Jane Eleanor Benham Hay (1829 – 11 January 1904) was an English Victorian painter and illustrator. She was loosely associated with two important artistic movements of the mid-19th century: the Pre-Raphaelite painters of Britain and the Macchiaioli of Italy.

==Biography==
Jane Benham was born in Uxbridge, London in 1829 to Ebenezer Hay and Mary Ann Essex Hay. She was born into a family of iron, copper, and metal workers. She travelled to Munich in 1850 with a friend, Anna Mary Howitt (1824–1884). Together, they hoped to engage in serious study of drawing and painting, but after their arrival in Munich, it became clear that women would not be permitted to study at the Academy. Undeterred, they approached Wilhelm von Kaulbach, then Director of the academy, and requested the privilege of private study in his studio. He agreed and permitted them to work there at liberty, although it is unclear how much formal instruction he gave them. Jane stayed in Munich until December 1850, when she was compelled to return to London. Anna Mary remained in Munich for two full years, returning to London in 1852. There she compiled her diary and personal letters into a text, An Art Student in Munich, which was published in 1853 and reissued in 1880. In the text, she uses the pseudonym Clare to refer to Jane Benham.

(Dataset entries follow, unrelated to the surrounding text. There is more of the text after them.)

<file path="src/rtl/insn_fetch.sv">
// Instruction fetch unit: prefetches sequential words from a handshaked memory
// into a small tagged FIFO and delivers a word only when its tag matches the core PC.
module insn_fetch #(
  parameter int unsigned DEPTH = 4,
  parameter int unsigned AW    = 32
) (
  input  logic          clk,
  input  logic          rst_n,
  input  logic [AW-1:0] fetch_addr,
  input  logic          insn_take,
  output logic [31:0]   insn,
  output logic          insn_valid,
  output logic          mem_req,
  output logic [AW-1:0] mem_addr,
  input  logic          mem_ack,
  input  logic [31:0]   mem_rdata
);

  localparam int unsigned PW = $clog2(DEPTH);
  localparam int unsigned CW = PW + 1;

  typedef enum logic [1:0] {
    IDLE    = 2'd0,
    REQ     = 2'd1,
    DISCARD = 2'd2
  } state_t;

  state_t        state;
  logic [AW-1:0] pf_addr;
  logic [AW-1:0] fifo_addr [DEPTH];
  logic [31:0]   fifo_data [DEPTH];
  logic [PW-1:0] rd_ptr;
  logic [PW-1:0] wr_ptr;
  logic [CW-1:0] count;

  logic          fifo_empty;
  logic [AW-1:0] head_addr;
  logic [31:0]   head_data;
  logic [AW-1:0] exp_addr;
  logic          redirect;
  logic          pop;
  logic          push;
  logic [CW-1:0] count_next;
  logic          space;
  logic [AW-1:0] issue_addr;

  always_comb begin
    fifo_empty = (count == '0);
    head_addr  = fifo_addr[rd_ptr];
    head_data  = fifo_data[rd_ptr];
    insn_valid = !fifo_empty && (head_addr == fetch_addr);
    insn       = insn_valid ? head_data : '0;

    // In DISCARD the outstanding word is already abandoned; pf_addr holds the target.
    if (!fifo_empty)       exp_addr = head_addr;
    else if (state == REQ) exp_addr = mem_addr;
    else                   exp_addr = pf_addr;

    redirect   = (fetch_addr != exp_addr);
    pop        = insn_valid && insn_take && !redirect;
    push       = (state == REQ) && mem_ack && !redirect;
    count_next = redirect ? '0 : (count - CW'(pop) + CW'(push));
    space      = (count_next < CW'(DEPTH));
    issue_addr = redirect ? fetch_addr : pf_addr;
  end

  always_ff @(posedge clk) begin
    if (push) begin
      fifo_addr[wr_ptr] <= mem_addr;
      fifo_data[wr_ptr] <= mem_rdata;
    end
  end

  always_ff @(posedge clk or negedge rst_n) begin
    if (!rst_n) begin
      state    <= IDLE;
      mem_req  <= 1'b0;
      mem_addr <= '0;
      pf_addr  <= '0;
      rd_ptr   <= '0;
      wr_ptr   <= '0;
      count    <= '0;
    end else begin
      count <= count_next;
      if (redirect) begin
        rd_ptr <= '0;
        wr_ptr <= '0;
      end else begin
        if (pop)  rd_ptr <= rd_ptr + PW'(1);
        if (push) wr_ptr <= wr_ptr + PW'(1);
      end

      case (state)
        IDLE: begin
          if (space) begin
            state    <= REQ;
            mem_req  <= 1'b1;
            mem_addr <= issue_addr;
            pf_addr  <= issue_addr + AW'(1);
          end
        end
        REQ, DISCARD: begin
          if (mem_ack) begin
            // A redirect always empties the FIFO, so the no-space branch never needs fetch_addr.
            if (space) begin
              state    <= REQ;
              mem_req  <= 1'b1;
              mem_addr <= issue_addr;
              pf_addr  <= issue_addr + AW'(1);
            end else begin
              state   <= IDLE;
              mem_req <= 1'b0;
            end
          end else if (redirect) begin
            state   <= DISCARD;
            pf_addr <= fetch_addr;
          end
        end
        default: begin
          state   <= IDLE;
          mem_req <= 1'b0;
        end
      endcase
    end
  end

endmodule

</file>
<file path="config.mk">
export PLATFORM = sky130hd
export DESIGN_NAME = insn_fetch
export DESIGN_NICKNAME = d
export VERILOG_FILES = /design/src/rtl/insn_fetch.sv
export SDC_FILE = /design/constraint.sdc
export NUM_CORES = 1
export LEC_CHECK = 0
export ABC_AREA = 1
export CAP_MARGIN = 5
export CORE_MARGIN = 4
export CORE_UTILIZATION = 61
export CTS_BUF_LIST = sky130_fd_sc_hd__clkbuf_2 sky130_fd_sc_hd__clkbuf_4 sky130_fd_sc_hd__clkbuf_8
export DETAILED_ROUTE_END_ITERATION = 8
export PLACE_DENSITY = 0.82
export SLEW_MARGIN = 20
export SYNTH_ARGS = -nofsm -noshare
export SYNTH_HDL_FRONTEND = slang
export SYNTH_SLANG_ARGS = --single-unit
</file>
<file path="constraint.sdc">
create_clock -name clk -period 5.7 [get_ports clk]
set_clock_uncertainty 0.05 [all_clocks]
set_input_delay 1.71 -clock clk [delete_from_list [all_inputs] [get_ports clk]]
set_output_delay 1.71 -clock clk [all_outputs]
set_load 0.1 [all_outputs]
</file>
==> results.txt <==
----------------------------------------------------
[Critical path]
  Worst-path fanout max ... 8
  Cells along the critical path ... clkdlybuf4s15_1 > o22ai_2 > a211oi_2 > nand3_1 > nor4_1 > buf_4 > nand3_4 > buf_12 > buf_16 > a2111oi_4 > buf_12
  Worst path most repeated cell ... sky130_fd_sc_hd__buf_12
  Critical path startpoint category ... input pin
  WP data arrival ... 3.99 ns
  Critical Path Slowest Stage Cell ... sky130_fd_sc_hd__a2111oi_4
  Critical path buffers and inverters ... 5
  Required time of the critical path ... a little under 4 ns
  Critical path start-end classification ... input pin to output pin
  Gate family responsible for the most delay along the worst path ... buffers and inverters
  Endpoint class of the critical path ... output pin
  Delay of the slowest cell on the worst path ... 0.45 ns

[Clock tree]
  Sink count of the clock tree ... 330
  CTS tree ... yes
  Inserted Clock Buffers ... 53
  Cell chosen for the clock root ... sky130_fd_sc_hd__clkbuf_8
  Clock slew at reported path FFs ... 0.05 ns
  CTS max path bufs ... 3
  Post-CTS Hold Fix Bufs ... 0
  Clock network latency to the later pin of the worst-skew pair ... 0.60 ns
  Number of levels in the clock H-tree ... 2

[Global routing]
  GR Util met1 ... a little under half
  Met3 track utilization from global routing ... under 10%
  GR Util All Layers ... between 30 and 40%
  Number of global-route vias before repair ... around 15k
  Most used routing layer ... met2
  Pin count of the biggest net entering global routing ... 67
  Antenna violations before repair ... 0
  First-pass GRT wire length ... 82.5 mm
  Overflow after GRT ... 0
  Met2 Resource Use GR ... 57.1%

[Min path]
  Classification of the worst-slack hold path ... flip-flop to flip-flop

[STA]
  Time the worst path needs with I/O delays and setup ... between 5 and 6 ns
  Tightest slew margin relative to the limit ... 31.0%
  Tcrit/Tclk final ... 101%
  Min Hold Slack ... ~0.45 ns
  Number of endpoints failing setup at the final stage ... 2
  Hold Fails Final Rpt ... 0
  Worst path setup slack after routing ... -0.0496 ns
  F_max ... around 0.17 GHz
  Transition time of the tightest slew-check pin ... 1.03 ns
  Fin. max-slew vios ... 0

[Route]
  DRC viols ... 0
  Ratio of routed vias to standard cells ... 5.96
  Detail-routed net length per standard cell ... 21.7 microns
  Final antenna-violating net count ... 0
  Total via count in the routed design ... 15.4k
  Number of iterations in the first detailed-routing pass ... 6
  DRC violation total after the first TritonRoute iteration ... 1,958
  Total detailed-routing wirelength ... 55.9 mm

[Die]
  Die height ... 175 microns
  Overall die area ... 30,500 sq um
  Placement row count ... 60
  Initial Utilization ... 62.5%
  Die Span X ... about 170 microns
  Number of primary I/O pins ... 134
  Area of the core ... 27,100 sq um

[Yosys]
  Synthesized cell area ... approximately 17,000 sq um
  Gate count of the mapped netlist ... 1,960
  Net Count, Synth ... between 2k and 2.5k
  Avg Synthesized Cell Area ... 8.64 sq um
  Number of storage elements in the synthesis netlist ... 330
  Count of warnings emitted by yosys ... 0
  Share of the yosys chip area belonging to registers ... 56.3%
  Count of unique library cells instantiated by Yosys ... 42

[Run status]
  Result of the run ... complete, but fails checks
  Violations in the final reports ... setup timing

[Place]
  HPWL Detailed ... 35.1 mm
  Buffers on Ports ... between 100 and 150
  Final RePlAce weighted congestion ... 0.964

[Power]
  Internal cell power ... ~5 mW
  Peak supply drop ... 0.421 mV
  Part of the total power dissipated in the clock network ... 25.1%
  Switching Power ... 3.50 mW
  Part of the total power dissipated in combinational logic ... between 30% and 40%
  Power per Cell Area ... slightly below 400 nW/um^2
  Switching part of the total power ... 41.1%
  Leakage Power ... 9.02 nW
  Sequential share of power ... 39.9%

[Layout]
  Post-route core utilization ... 79.2%
  Fraction of final layout cells with drive strength greater than 1 ... between 10 and 15%
  N_diodes ... 0
  Commonest non-fill, non-tap cells in the layout ... sky130_fd_sc_hd__nand2_1 (776), sky130_fd_sc_hd__edfxtp_1 (256), sky130_fd_sc_hd__nand3_1 (216), sky130_fd_sc_hd__o21ai_0 (133), sky130_fd_sc_hd__inv_1 (125)
  Most common cell after layout, fill and taps aside ... sky130_fd_sc_hd__nand2_1
  Syn-to-layout area delta ... 26.7%
  Count of nets after finishing ... around 2.2k

[Run]
  Max-capacitance violation count ... 0

----------------------------------------------------
-- cell families (layout without fill, tap and decap cells) --
kind of cell / count (synthesis) / in the layout / synth area share (%)
AND/OR/NAND/NOR: 1123 / 1123 / 27.5
flip-flops: 330 / 330 / 56.3
AO/OA/AOI/OAI: 237 / 237 / 8.07
buffers and inverters: 236 / 481 / 5.98
XOR/XNOR: 19 / 19 / 0.983
adder cells (fa/ha/maj): 11 / 11 / 0.857
multiplexers: 4 / 4 / 0.266
$ cat config.mk
export PLATFORM = sky130hd
export DESIGN_NAME = pipe_buffer
export DESIGN_NICKNAME = d
export VERILOG_FILES = /design/src/rtl/pipe_buffer.sv
export SDC_FILE = /design/constraint.sdc
export NUM_CORES = 1
export LEC_CHECK = 0
export CORE_AREA = 5 5 117 86
export CTS_BUF_LIST = sky130_fd_sc_hd__clkbuf_2
export DETAILED_ROUTE_END_ITERATION = 7
export DIE_AREA = 0 0 122 91
export PLACE_DENSITY = 0.64
export SLEW_MARGIN = 20
export SYNTH_ARGS = -nofsm -noshare
export SYNTH_HDL_FRONTEND = slang
export SYNTH_SLANG_ARGS = --single-unit
$ cat constraint.sdc
create_clock -name clock -period 1.58 [get_ports clock]
set_input_delay 0.158 -clock clock [delete_from_list [all_inputs] [get_ports clock]]
set_output_delay 0.158 -clock clock [all_outputs]
set_load 0.02 [all_outputs]
$ cat src/rtl/pipe_buffer.sv
// rtl/pipe_buffer.sv - handshaked pipeline-stage buffer with two-entry skid, optional PIPE_BUFFER_STALL_CNT_EN counter
module pipe_buffer #(
    parameter int unsigned     WIDTH       = 32,
    parameter logic [WIDTH-1:0] RESET_VALUE = '0,
    parameter int unsigned     CNT_W       = 16
) (
    input  logic             clock,
    input  logic             reset,
    input  logic             flush,
    input  logic             in_valid,
    output logic             in_ready,
    input  logic [WIDTH-1:0] in_data,
    output logic             out_valid,
    input  logic             out_ready,
`ifdef PIPE_BUFFER_STALL_CNT_EN
    output logic [CNT_W-1:0] stall_count,
`endif
    output logic [WIDTH-1:0] out_data
);

    typedef enum logic [1:0] {
        EMPTY = 2'd0,
        ONE   = 2'd1,
        TWO   = 2'd2
    } state_e;

    state_e           state_q;
    logic [WIDTH-1:0] main_q;
    logic [WIDTH-1:0] skid_q;
    logic             in_fire;
    logic             out_fire;

    // Handshake outputs decode only the state register, never in_valid/out_ready.
    assign in_ready  = (state_q != TWO);
    assign out_valid = (state_q != EMPTY);
    assign out_data  = main_q;

    assign in_fire  = in_valid & in_ready;
    assign out_fire = out_valid & out_ready;

    always_ff @(posedge clock or negedge reset) begin
        if (!reset) begin
            state_q <= EMPTY;
            main_q  <= RESET_VALUE;
            skid_q  <= RESET_VALUE;
        end else if (flush) begin
            state_q <= EMPTY;
        end else begin
            case (state_q)
                EMPTY: begin
                    if (in_fire) begin
                        main_q  <= in_data;
                        state_q <= ONE;
                    end
                end
                ONE: begin
                    if (in_fire && out_fire) begin
                        main_q <= in_data;
                    end else if (in_fire) begin
                        skid_q  <= in_data;
                        state_q <= TWO;
                    end else if (out_fire) begin
                        state_q <= EMPTY;
                    end
                end
                TWO: begin
                    if (out_fire) begin
                        main_q  <= skid_q;
                        state_q <= ONE;
                    end
                end
                default: state_q <= EMPTY;
            endcase
        end
    end

`ifdef PIPE_BUFFER_STALL_CNT_EN
    logic [CNT_W-1:0] stall_cnt_q;
    logic [CNT_W-1:0] stall_cnt_d;

    always_comb begin
        stall_cnt_d = stall_cnt_q;
        if (out_valid && !out_ready && (stall_cnt_q != {CNT_W{1'b1}})) begin
            stall_cnt_d = stall_cnt_q + 1'b1;
        end
    end

    // Deliberately unaffected by flush; only reset clears the count.
    always_ff @(posedge clock or negedge reset) begin
        if (!reset) begin
            stall_cnt_q <= '0;
        end else begin
            stall_cnt_q <= stall_cnt_d;
        end
    end

    assign stall_count = stall_cnt_q;
`endif

endmodule

Word level (Yosys, flattened, before mapping) --
Cells that the tools add are included.
Storage, ports and cells: bits in registers 66, input port bits 37, output and inout port bits 34, word-level logic and storage cells 35
Operators by class: equality and inequality tests 10, multiplexer cells 11, bitwise logic cells 4, reduce and logical (&&, ||, !) cells 7
Operators with widths (count):
- $mux 32 | 3
- $pmux 32 s3 | 1
- $mux 2 | 6
- $ne 3x3->1 const B | 3
- $ne 2x2->1 const B | 4
- $reduce_and 4->1 | 2
- $pmux 2 s3 | 1
- $reduce_and 5->1 | 1
- $ne 4x4->1 const B | 1
- $reduce_bool 3->1 | 1
- $and 1x1->1 | 2
- $eq 2x1->1 const B | 1
- $eq 2x2->1 const B | 1
- $logic_not 2->1 | 1
- $not 1->1 | 2
- $reduce_bool 2->1 | 1
- $logic_and 1x1->1 | 1

Logic depth before layout (Yosys ltp) --
word-level depth 7, depth in mapped cells 5, mapped depth without buffers 4

Worst setup path before layout --
Ideal clock, no wire load.
path type reg2reg, start point reg state_q[1], end point reg skid_q[3], setup time 0.125 ns, data arrival time 1.406 ns, data required time 1.455 ns, setup slack 0.049 ns, stages on the path, launching flop included 5, path buffers 1, period minus slack after synthesis 1.531 ns, cells stage by stage dfrtp_1 nor2b_2 nor3b_4 buf_6 mux2_2
Between the ends: longest elaborated chain between the ends 5, elaborated cells on any way between the ends 8, those cells by class eq/ne: 2; bitwise: 3; reduce/logical: 3
RTL lines:
- start, declared | RTL line 27 | state_e state_q;
- start signal, assigned | RTL line 43 | state_q <= EMPTY;
- start signal, assigned | RTL line 47 | state_q <= EMPTY;
- start signal, assigned | RTL line 53 | state_q <= ONE;
- $ne 2x2->1 or $reduce_bool 2->1 (tied branches) | RTL line 34, 35
- $and 1x1->1 (on tied branches) | RTL line 38, 39
- $logic_and 1x1->1 | RTL line 57 | if (in_fire && out_fire) begin
- $not 1->1 (no source line)
- $reduce_and 4->1 (no source line) *
- end signal, assigned | RTL line 60 | skid_q <= in_data;
- end, declared | RTL line 29 | logic [WIDTH-1:0] skid_q;
Mark *: on every way between the ends. The rest lies on a longest branch, timed or not. A chain may end at the register's enable or synchronous reset.

Worst setup path in the final report --
start point reg state_q[1], end point reg main_q[21] (netlist: out_data[21])
Between the ends: longest elaborated chain between the ends 5, elaborated cells on any way between the ends 14, those cells by class eq/ne: 6; mux: 1; bitwise: 2; reduce/logical: 5
RTL lines:
- $ne 2x2->1 or $reduce_bool 2->1 (tied branches) | RTL line 34, 35
- $and 1x1->1 (on tied branches) | RTL line 38, 39
- $logic_and 1x1->1 | RTL line 57
- $ne 2x2->1 (no source line)
- $reduce_and 5->1 (no source line)
- end signal, assigned | RTL line 52 | main_q <= in_data;
- end signal, assigned | RTL line 58 | main_q <= in_data;
- end signal, assigned | RTL line 68 | main_q <= skid_q;
- end, declared | RTL line 28 | logic [WIDTH-1:0] main_q;
Several ways; a longest one is shown, not always the timed one.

Jane married artist William Hay in 1851 and they had a son the following year. However, their marriage did not last long as Jane left London for Florence in the mid-1850s. Around the same time, she met Francesco Saverio Altamura (born 1822 or 1826 – died 1897), a painter who had associated with Macchiaioli painters of Tuscany, who are considered the Italian precursors to the Impressionists. Altamura had had a colourful life and gained a predilection for historical and religious paintings. They eloped and, after Altamura abandoned his wife (the renowned Greek artist Eleni Boukoura-Altamoura) and their children, they had a son together, Bernard or Bernardo Hay (1862–1934).

Jane Benham Hay exhibited at the Royal Academy in 1848, 1849, 1859, 1861, and 1862. Her two entries of 1859, England and Italy and Portrait of a Boy in Florentine Costume, established her reputation. Painted just prior to the unification of Italy, England and Italy was a powerful statement in favour of democratic unification, as well as a compelling work of art. John Ruskin noted that both works were "masterly complete in effect". although he did not care for the political overtones. England and Italy went missing some time after 1859, and was not rediscovered until the late 1990s.

In 1867 Jane Hay achieved her greatest professional success with The Florentine Procession, also known as The Burning of the Vanities, which was exhibited by Henry Wallis at the French Gallery in London. This painting is now in the collection of Homerton College, Cambridge.

Her later life is not well documented. She died in Brussels, Belgium, in 1904.